$ cat src/rtl/dbus_arbiter_pkg.sv
// Shared definitions for the ARM9-side data-bus arbiter: region nibbles,
// region index encoding, owner FSM states and small conversion helpers.
package dbus_arbiter_pkg;

    localparam logic [3:0] REG_ROM  = 4'h0;
    localparam logic [3:0] REG_RAM  = 4'h4;
    localparam logic [3:0] REG_GPIO = 4'hd;
    localparam logic [3:0] REG_UART = 4'he;

    // Nibble that decodes to no slave; used to park the read-return decoder.
    localparam logic [3:0] REG_UNMAPPED = 4'hf;

    typedef enum logic [2:0] {
        RGN_RAM  = 3'd0,
        RGN_ROM  = 3'd1,
        RGN_UART = 3'd2,
        RGN_GPIO = 3'd3,
        RGN_NONE = 3'd4
    } region_e;

    typedef enum logic [1:0] {
        ST_IDLE = 2'd0,
        ST_OWN0 = 2'd1,
        ST_OWN1 = 2'd2
    } state_e;

    function automatic region_e sel_to_region(input logic [3:0] sel);
        region_e r;
        case (sel)
            4'b0001: r = RGN_RAM;
            4'b0010: r = RGN_ROM;
            4'b0100: r = RGN_UART;
            4'b1000: r = RGN_GPIO;
            default: r = RGN_NONE;
        endcase
        return r;
    endfunction

    function automatic logic [3:0] region_nibble(input region_e r);
        logic [3:0] nib;
        case (r)
            RGN_RAM:  nib = REG_RAM;
            RGN_ROM:  nib = REG_ROM;
            RGN_UART: nib = REG_UART;
            RGN_GPIO: nib = REG_GPIO;
            default:  nib = REG_UNMAPPED;
        endcase
        return nib;
    endfunction

endpackage

$ cat src/rtl/dbus_arbiter_region_dec.sv
// Address-region decoder: top address nibble to one-hot slave select
// ([0] RAM, [1] ROM, [2] UART, [3] GPIO) plus an unmapped flag.
module dbus_region_dec
    import dbus_arbiter_pkg::*;
(
    input  logic [3:0] addr_hi,
    output logic [3:0] sel,
    output logic       unmapped
);

    always_comb begin
        sel      = 4'b0000;
        unmapped = 1'b0;
        case (addr_hi)
            REG_RAM:  sel = 4'b0001;
            REG_ROM:  sel = 4'b0010;
            REG_UART: sel = 4'b0100;
            REG_GPIO: sel = 4'b1000;
            default:  unmapped = 1'b1;
        endcase
    end

endmodule

$ cat src/rtl/dbus_arbiter.sv
// Two-master data-bus arbiter with bounded-hold fairness, region decode,
// slave chip selects, registered read return and unmapped-access error.
//
// state   | meaning
// --------+------------------------------------------
// ST_IDLE | no master owned the bus last cycle
// ST_OWN0 | M0 (CPU data port) owned the bus last cycle
// ST_OWN1 | M1 (boot/debug loader) owned the bus last cycle
module dbus_arbiter
    import dbus_arbiter_pkg::*;
#(
    parameter int unsigned HOLD_MAX      = 8,
    parameter logic [31:0] DEFAULT_RDATA = 32'hDEAD_BEEF
) (
    input  logic        clk,
    input  logic        rst,

    input  logic        m0_cen,
    input  logic        m0_wen,
    input  logic [31:0] m0_addr,
    input  logic [31:0] m0_wdata,
    input  logic [3:0]  m0_flag,
    output logic        m0_gnt,
    output logic [31:0] m0_rdata,
    output logic        m0_rvld,

    input  logic        m1_cen,
    input  logic        m1_wen,
    input  logic [31:0] m1_addr,
    input  logic [31:0] m1_wdata,
    input  logic [3:0]  m1_flag,
    output logic        m1_gnt,
    output logic [31:0] m1_rdata,
    output logic        m1_rvld,

    output logic        s_wen,
    output logic [31:0] s_addr,
    output logic [31:0] s_wdata,
    output logic [3:0]  s_flag,
    output logic [3:0]  s_sel,

    input  logic [31:0] rom_rdata,
    input  logic [31:0] ram_rdata,
    input  logic [31:0] uart_rdata,
    input  logic [31:0] gpio_rdata,

    output logic        err
);

    localparam logic [3:0] HOLD_LIM = 4'(HOLD_MAX);

    state_e      state_q, state_d;
    logic [3:0]  hold_cnt_q, hold_cnt_d;
    logic        rd_vld_q, rd_vld_d;
    logic        rd_owner_q, rd_owner_d;
    region_e     rd_region_q, rd_region_d;
    logic        err_q, err_d;

    logic        hold_hit;
    logic        gnt_any;
    logic        other_req;
    logic        req_wen;
    logic [31:0] req_addr;
    logic [31:0] req_wdata;
    logic [3:0]  req_flag;
    logic [3:0]  req_sel;
    logic        req_unmapped;
    logic [3:0]  rd_nib;
    logic [3:0]  rd_sel;
    logic        rd_unmapped;
    logic [31:0] ret_data;

    assign hold_hit = (hold_cnt_q == HOLD_LIM);

    always_ff @(posedge clk or posedge rst) begin
        if (rst) begin
            state_q <= ST_IDLE;
        end else begin
            state_q <= state_d;
        end
    end

    // The next state is also this cycle's selected owner.
    always_comb begin
        state_d = ST_IDLE;
        case (state_q)
            ST_OWN0: begin
                if (m0_cen && !(m1_cen && hold_hit)) state_d = ST_OWN0;
                else if (m1_cen)                     state_d = ST_OWN1;
                else                                 state_d = ST_IDLE;
            end
            ST_OWN1: begin
                if (m1_cen && !(m0_cen && hold_hit)) state_d = ST_OWN1;
                else if (m0_cen)                     state_d = ST_OWN0;
                else                                 state_d = ST_IDLE;
            end
            default: begin
                if (m0_cen)      state_d = ST_OWN0;
                else if (m1_cen) state_d = ST_OWN1;
                else             state_d = ST_IDLE;
            end
        endcase
    end

    always_comb begin
        m0_gnt  = (state_d == ST_OWN0) && m0_cen;
        m1_gnt  = (state_d == ST_OWN1) && m1_cen;
        gnt_any = m0_gnt || m1_gnt;
    end

    always_comb begin
        if (m1_gnt) begin
            req_wen   = m1_wen;
            req_addr  = m1_addr;
            req_wdata = m1_wdata;
            req_flag  = m1_flag;
        end else begin
            req_wen   = m0_wen;
            req_addr  = m0_addr;
            req_wdata = m0_wdata;
            req_flag  = m0_flag;
        end
    end

    dbus_region_dec u_req_dec (
        .addr_hi  (req_addr[31:28]),
        .sel      (req_sel),
        .unmapped (req_unmapped)
    );

    always_comb begin
        s_addr  = req_addr;
        s_wdata = req_wdata;
        s_flag  = req_flag;
        s_sel   = gnt_any ? req_sel : 4'b0000;
        s_wen   = gnt_any && req_wen && !req_unmapped;
    end

    // Fairness counter only advances while the other master is waiting.
    always_comb begin
        other_req  = (state_d == ST_OWN0) ? m1_cen : m0_cen;
        hold_cnt_d = hold_cnt_q;
        if (state_d == ST_IDLE) begin
            hold_cnt_d = 4'd0;
        end else if (state_d != state_q) begin
            hold_cnt_d = 4'd1;
        end else if (other_req) begin
            hold_cnt_d = (hold_cnt_q >= HOLD_LIM) ? HOLD_LIM : hold_cnt_q + 4'd1;
        end
    end

    always_comb begin
        rd_vld_d    = gnt_any && !req_wen;
        rd_owner_d  = rd_owner_q;
        rd_region_d = rd_region_q;
        if (rd_vld_d) begin
            rd_owner_d  = m1_gnt;
            rd_region_d = sel_to_region(req_sel);
        end
        err_d = gnt_any && req_unmapped;
    end

    always_ff @(posedge clk or posedge rst) begin
        if (rst) begin
            hold_cnt_q  <= 4'd0;
            rd_vld_q    <= 1'b0;
            rd_owner_q  <= 1'b0;
            rd_region_q <= RGN_NONE;
            err_q       <= 1'b0;
        end else begin
            hold_cnt_q  <= hold_cnt_d;
            rd_vld_q    <= rd_vld_d;
            rd_owner_q  <= rd_owner_d;
            rd_region_q <= rd_region_d;
            err_q       <= err_d;
        end
    end

    assign rd_nib = region_nibble(rd_region_q);

    dbus_region_dec u_rd_dec (
        .addr_hi  (rd_nib),
        .sel      (rd_sel),
        .unmapped (rd_unmapped)
    );

    always_comb begin
        ret_data = DEFAULT_RDATA;
        if (!rd_unmapped) begin
            ret_data = ({32{rd_sel[0]}} & ram_rdata)
                     | ({32{rd_sel[1]}} & rom_rdata)
                     | ({32{rd_sel[2]}} & uart_rdata)
                     | ({32{rd_sel[3]}} & gpio_rdata);
        end
    end

    always_comb begin
        m0_rvld  = rd_vld_q && !rd_owner_q;
        m1_rvld  = rd_vld_q &&  rd_owner_q;
        m0_rdata = m0_rvld ? ret_data : 32'd0;
        m1_rdata = m1_rvld ? ret_data : 32'd0;
        err      = err_q;
    end

endmodule

$ cat config.mk
export PLATFORM = sky130hd
export DESIGN_NAME = dbus_arbiter
export DESIGN_NICKNAME = d
export VERILOG_FILES = /design/src/rtl/dbus_arbiter_pkg.sv /design/src/rtl/dbus_arbiter_region_dec.sv /design/src/rtl/dbus_arbiter.sv
export SDC_FILE = /design/constraint.sdc
export NUM_CORES = 1
export LEC_CHECK = 0
export ABC_AREA = 0
export CORE_AREA = 2 2 158 160
export DETAILED_ROUTE_END_ITERATION = 6
export DIE_AREA = 0 0 160 162
export DONT_BUFFER_PORTS = 1
export GPL_TIMING_DRIVEN = 0
export SLEW_MARGIN = 40
export SYNTH_ARGS = -nofsm -noshare
export SYNTH_HDL_FRONTEND = slang
export SYNTH_SLANG_ARGS = --single-unit
$ cat constraint.sdc
create_clock -name clk -period 10.3 [get_ports clk]
set_clock_uncertainty 0.15 [all_clocks]
set_input_delay 2.06 -clock clk [delete_from_list [all_inputs] [get_ports clk]]
set_output_delay 2.06 -clock clk [all_outputs]
set_load 0.02 [all_outputs]
* Word-level counts from Yosys, hierarchy flattened
Index checks and enable logic that the tools add are counted.
Storage, ports and cells: output and inout port bits 142, bits in latches 0, register bits after elaboration 12, RAM bits 0, bits of input ports 270, memories 0, bits in read-only memories 0, word-level logic and storage cells 82
Operators by class: shifts and indexed selects 0, reduce and logical (&&, ||, !) cells 24, order comparisons 1, div/mod/pow operators 0, multiplexer cells 24, eq/ne operators 19, bitwise logic cells 7, add/subtract/negate cells 1, $mul 0
Operators by type and width (count):
- 32-bit 2-to-1 mux | 5
- 32-bit AND | 4
- 32-bit bitwise OR | 3
- 4-bit one-hot mux with 4 select lines | 3
- 4-bit equality test (second input constant) | 6
- 4-bit 2-to-1 mux | 6
- 4-bit by 3-bit equality test with 1-bit output (second input constant) | 3
- 1-bit logical AND | 12
- 3-bit one-hot mux with 4 select lines | 1
- 4-bit logical NOT | 2
- 2-bit 2-to-1 mux | 4
- 4-bit OR reduction | 2
- 3-bit by 2-bit equality test with 1-bit output (second input constant) | 2
- 4-bit by 1-bit adder with 4-bit output (second input constant) | 1
- 2-bit by 1-bit equality test with 1-bit output (second input constant) | 2
- 2-bit equality test (second input constant) | 2
- 4-bit by 1-bit equality test with 1-bit output (second input constant) | 1
- 4-bit by 2-bit equality test with 1-bit output (second input constant) | 1
- 4-bit >= comparator (second input constant) | 1
- 1-bit logical NOT | 4
- 1-bit 2-to-1 mux | 4
- 2-bit one-hot mux with 2 select lines | 1
- 3-bit by 1-bit equality test with 1-bit output (second input constant) | 1
- 3-bit logical NOT | 1
- 4 further kinds | 4

* Longest topological paths before layout
Gate-level depths: netlist of run 1.
word-level depth 13, depth in mapped cells 11, depth with buffers taken out 8

* By module
From an unflattened synthesis of run 1, not the netlist that was laid out.
Unflattened totals: cell total of the unflattened synthesis 378, area total of the unflattened synthesis 3208.1 µm²
Modules (own cells, without submodules):
- dbus_arbiter | area each 3105.5 µm², cells each 362, instances 1, seq. area each 301.5 µm²
- dbus_region_dec | area each 51.3 µm², cells each 8, instances 2, seq. area each 0.0 µm²

* Worst setup path before layout of run 1
OpenSTA, ideal clock, no wires.
path kind input -> output, start point input m0_cen, end point output s_sel[2], arrival time 3.753 ns, slack 4.337 ns, buffers on the path 2, required time 8.090 ns, stages on the path 8, path through inv_1 ha_1 nor2b_4 or4_4 and2_4 buf_12 buf_6 o32ai_2
Between the ends: longest elaborated chain between the ends 11, elaborated cells on any way between the ends 21, classes of those cells eq/ne (5); mux (8); reduce/logical (8)
Ends and longest elaborated chain:
- start, declared | line dbus_arbiter.sv:18 | input logic m0_cen,
- 1-bit logical AND | line dbus_arbiter.sv:93 | if (m1_cen && !(m0_cen && hold_hit)) state_d = ST_OWN1;
- 1-bit logical NOT | line dbus_arbiter.sv:93
- 1-bit logical AND | line dbus_arbiter.sv:93
- 2-bit 2-to-1 mux | line dbus_arbiter.sv:93
- 2-bit one-hot mux with 2 select lines | line dbus_arbiter.sv:86 | case (state_q)
- 2-bit equality test | line dbus_arbiter.sv:107 | m1_gnt = (state_d == ST_OWN1) && m1_cen;
- 1-bit logical AND | line dbus_arbiter.sv:107
- 32-bit 2-to-1 mux | line dbus_arbiter.sv:112 | if (m1_gnt) begin
- 4-bit equality test (tied with other cells) | line dbus_arbiter_region_dec.sv:14 | case (addr_hi)
- 4-bit one-hot mux with 4 select lines | line dbus_arbiter_region_dec.sv:14
- 4-bit 2-to-1 mux * | line dbus_arbiter.sv:135 | s_sel = gnt_any ? req_sel : 4'b0000;
- end, declared | line dbus_arbiter.sv:40 | output logic [3:0] s_sel,
Mark *: on every way between the ends. The rest lies on a longest branch, timed or not.

* Worst setup path in the final report of run 1
start point register rd_region_q[0], end point output m0_rdata[27]
Between the ends: longest elaborated chain between the ends 10, elaborated cells on any way between the ends 20, classes of those cells eq/ne (6); mux (4); bitwise (7); reduce/logical (3)
Ends and longest elaborated chain:
- start, declared | line dbus_arbiter.sv:56 | region_e rd_region_q, rd_region_d;
- start signal, assigned | line dbus_arbiter.sv:174 | rd_region_q <= rd_region_d;
- 3-bit by 2-bit equality test with 1-bit output (tied with other cells) | line dbus_arbiter_pkg.sv:41 | case (r)
- 4-bit one-hot mux with 4 select lines * | line dbus_arbiter_pkg.sv:41
- 4-bit equality test (tied with other cells) | line dbus_arbiter_region_dec.sv:14
- 4-bit one-hot mux with 4 select lines | line dbus_arbiter_region_dec.sv:14
- 32-bit AND (on tied branches) | line dbus_arbiter.sv:190, dbus_arbiter.sv:191
- 32-bit bitwise OR | line dbus_arbiter.sv:191 | | ({32{rd_sel[1]}} & rom_rdata)
- 32-bit bitwise OR | line dbus_arbiter.sv:192 | | ({32{rd_sel[2]}} & uart_rdata)
- 32-bit bitwise OR | line dbus_arbiter.sv:193 | | ({32{rd_sel[3]}} & gpio_rdata);
- 32-bit 2-to-1 mux * | line dbus_arbiter.sv:189 | if (!rd_unmapped) begin
- 32-bit 2-to-1 mux * | line dbus_arbiter.sv:200 | m0_rdata = m0_rvld ? ret_data : 32'd0;
- end, declared | line dbus_arbiter.sv:24 | output logic [31:0] m0_rdata,
Marks and branches as above.

==> flow_summary.ini, run 1 <==
[layout]
multi_input_area_sq_um = 2907
seq_area_sq_um = 301.5
num-fill-cells = 2776
stdcell_area_sq_um = 4026
nets = 704
fin_util = 0.1670
layout-drive-gt1-share = 0.2193
n_antenna_cell = 0
area_growth_pct = 14.07

[clock_tree]
cts_root_buf = clkbuf_16
clk_pin_slew_worst_paths_ns = 0.04
cts_setup_buffers = 0
clkSinkCount = 12
insertion_delay_ns = 0.24
cts_hold_buf = 0
htree_levels = 1
clock_path_buffers = 2
numCtsBuffers = 3
cts_tree = yes
cts.repair.resized = 0

[synth]
netlist_area_sq_um = 3530
synthAdderAreaFrac = 0.03190
synthXorXnorAreaFrac = 0.004963
synth_edf_count = 0
avgSynthCellArea_sq_um = 8.404
synth_flop_cell = dfrtp_1
synth_simple_gate_area_frac = 0.2201
synth_top_family_by_area = multiplexers
ys_types = 55
synthCells = 420
ys_ff_latch = 12
synth_warnings = 0
synth_seq_area_share = 0.08543
synthArstFlopShare = 1.000
synthMuxAreaShare = 0.3828
synth.net_count = 699
synth_compound_area_frac = 0.1801

[worst_setup_path]
startpoint = rd_region_q[0]
r2r_cells = 9
worstSetupEndpointType = output pin
arrival_ns = 4.27
cp_top_family = buffers and inverters
cp_num_cells = 9
r2r_start = state_q[0]
crit_path_max_incr_delay_ns = 0.70
r2r_end = err
critPathSlowestCell = clkbuf_1
path_cells = clkbuf_1 -> clkbuf_1 -> inv_1 -> or3_1 -> ha_1 -> nand2b_1 -> clkbuf_1 -> a222oi_1 -> nor2_1
crit_path_end = m0_rdata[27]
startpoint_type = flop
rrSetupSlack_ns = 7.65
worst-path-buf-inv = 4
crit_path_frequent_cell = clkbuf_1
worstPathMaxFanout = 10
cp.required_ns = 8.09
critical_path_class = flop to output pin

[drt]
wire_per_inst_microns = 25.93
vias = 3646
drtPass1Iterations = 7
drtAntennaViolNets = 0
drtIter0Drc = 474
drc = 1
viasPerCell = 4.874
drt_wl_total_microns = 19400

[pwr]
power_w = 0.001215
power_leakage_nw = 1.779
peakVddDrop_uv = 139.9
p_per_area_nw_per_um2 = 301.7

[timing]
clock.fmax_ghz = 0.1544
slew_viol_final = 0
period_minus_slack_ns = 6.475
relSlewSlack = 0.4369
min_period_over_period = 0.6287
setup_viol_count_final = 0
rsz0062_at_grt = no
worst_pin_slew_ns = 0.8447
tns_ns = 0
whs_ns = 0.3928
hold_viol = 0

[grt]
grt_start_max_net_pins = 13
antenna_found_initial = 1
grt.overflow.total = 0
grt_pass1_vias = 3342
grtUsageTotal = 0.1346
grt_pass1_wl_microns = 25420

[flow_run]
max-cap-violations = 0

[floorplanning]
die_width_microns = 160
io_pins = 412
start_util = 0.1464
die_h_microns = 162
rows = 57
dieArea_sq_um = 25920
core-area_sq_um = 24110

[placed_design]
port_buffers = 0
finalWeightedCongestion = 0.9103
dp_hpwl_microns = 17140
dpl-instance-area_sq_um = 3948

[status]
status = finished with violations
violations = DRC

[worst_hold_path]
hold_path_class = flop to flop
## metrics by stage
step	setup WS, ns	cells
2_1_floorplan	4.337	420
3_3_place_gp	3.482	744
3_5_place_dp	3.980	744
4_1_cts	3.727	748
5_1_grt	3.593	748
6_report	3.825	748
## state kept, by name, indices dropped and copies added, names as in the netlist
signal and count:
err 1, rd_owner_q 1, state_q 2, hold_cnt_q 4, rd_region_q 3, rd_vld_q 1
## area by class of cell
| type | instances | area share |
|---|---|---|
| buffer | 33 | 0.06339 |
| clock buffer | 4 | 0.01958 |
| inverter | 21 | 0.01958 |
| multi-input combinational | 354 | 0.7219 |
| sequential | 12 | 0.07489 |
| tap | 324 | 0.1007 |
## layout by cell type, fill, tap and decap left out, drive strengths merged, types with 4 or more instances in the layout
master and n:
nand2 42, inv 21, a22oi 9, a21oi 13, nor2b 11, clkbuf 25, mux2 69, a222oi 24
nor2 72, dfrtp 11, nand3 11, nand4 4, nand2b 4, buf 12, or3 5, mux2i 33
ha 9
## cells in the mapped netlist (3+ instances only)
cell	instances	share of area
or3_1	5	0.0089
o21ai_0	3	0.0043
a22oi_1	9	0.019
nor2b_1	10	0.018
mux2_2	4	0.013
nand3_1	11	0.016
buf_12	7	0.040
nand2_1	42	0.045
nor2_1	72	0.077
inv_1	21	0.022
a311oi_1	3	0.0074
nand4b_1	3	0.0074
dfrtp_1	11	0.078
nand2b_1	4	0.0071
clkbuf_1	21	0.022
mux2i_1	33	0.094
ha_1	9	0.032
nand3b_1	3	0.0064
a21oi_1	13	0.018
nand4_1	4	0.0071
o211ai_1	3	0.0064
mux2_4	65	0.28
a222oi_1	24	0.068
## how the worst min path moves through the flow
stage | startpoint | end | slack, ns | cells after the start
floorplan | rd_owner_q | rd_owner_q | 0.34 | 1
global placement | rd_owner_q | rd_owner_q | 0.39 | 1
detailed placement | rd_owner_q | rd_owner_q | 0.40 | 1
CTS | rd_owner_q | rd_owner_q | 0.41 | 1
global route | rd_owner_q | rd_owner_q | 0.44 | 1
finish | rd_owner_q | rd_owner_q | 0.39 | 1
## report_power, final
part / internal, W / leakage (nW) / switching, W
sequential: 0.0000685 / 0.151 / 0.0000171
combinational: 0.000375 / 1.59 / 0.000683
clock: 0.0000519 / 0.0382 / 0.0000186
total: 0.000496 / 1.78 / 0.000719
## cells by family after synthesis
| group | Yosys count |
|---|---|
| XOR/XNOR | 2 |
| AO/OA/AOI/OAI | 75 |
| adder cells (fa/ha/maj) | 9 |
| buffers and inverters | 54 |
| multiplexers | 102 |
| AND/OR/NAND/NOR | 166 |
| flip-flops | 12 |
## metal layers
| layer | global-route usage | share of wire |
|---|---|---|
| met3 | 0.04137 | 0.11 |
| met2 | 0.2468 | 0.52 |
| met4 | 0.02170 | 0.016 |
| met5 | 0 | 0.00067 |
| met1 | 0.1564 | 0.35 |
(Power assumes the default switching activity.)
==> inputs of run 2 (changes only) <==
clock period = 6.4 ns   (was 10.3 ns; I/O delays follow)
==> results of run 2 <==
Same layout as run 1 (identical final DEF). Status: finished with violations: DRC.
Among the figures that moved: setup slack after placement 3.980 ns -> 0.8595 ns; setup slack after layout 3.825 ns -> 0.7046 ns; register-to-register setup slack 7.65 ns -> 3.75 ns; total power 0.001215 W -> 0.001955 W; worst IR drop on VDD 139.9 uV -> 225.1 uV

--

- _Work to complete_
The response must hold only the lines above from the line with "- 32-bit 2-to-1 mux | 5" through the line with "OpenSTA, ideal clock, no wires.", each copied exactly, both ends kept.

- _Task result_
- 32-bit 2-to-1 mux | 5
- 32-bit AND | 4
- 32-bit bitwise OR | 3
- 4-bit one-hot mux with 4 select lines | 3
- 4-bit equality test (second input constant) | 6
- 4-bit 2-to-1 mux | 6
- 4-bit by 3-bit equality test with 1-bit output (second input constant) | 3
- 1-bit logical AND | 12
- 3-bit one-hot mux with 4 select lines | 1
- 4-bit logical NOT | 2
- 2-bit 2-to-1 mux | 4
- 4-bit OR reduction | 2
- 3-bit by 2-bit equality test with 1-bit output (second input constant) | 2
- 4-bit by 1-bit adder with 4-bit output (second input constant) | 1
- 2-bit by 1-bit equality test with 1-bit output (second input constant) | 2
- 2-bit equality test (second input constant) | 2
- 4-bit by 1-bit equality test with 1-bit output (second input constant) | 1
- 4-bit by 2-bit equality test with 1-bit output (second input constant) | 1
- 4-bit >= comparator (second input constant) | 1
- 1-bit logical NOT | 4
- 1-bit 2-to-1 mux | 4
- 2-bit one-hot mux with 2 select lines | 1
- 3-bit by 1-bit equality test with 1-bit output (second input constant) | 1
- 3-bit logical NOT | 1
- 4 further kinds | 4

* Longest topological paths before layout
Gate-level depths: netlist of run 1.
word-level depth 13, depth in mapped cells 11, depth with buffers taken out 8

* By module
From an unflattened synthesis of run 1, not the netlist that was laid out.
Unflattened totals: cell total of the unflattened synthesis 378, area total of the unflattened synthesis 3208.1 µm²
Modules (own cells, without submodules):
- dbus_arbiter | area each 3105.5 µm², cells each 362, instances 1, seq. area each 301.5 µm²
- dbus_region_dec | area each 51.3 µm², cells each 8, instances 2, seq. area each 0.0 µm²

* Worst setup path before layout of run 1
OpenSTA, ideal clock, no wires.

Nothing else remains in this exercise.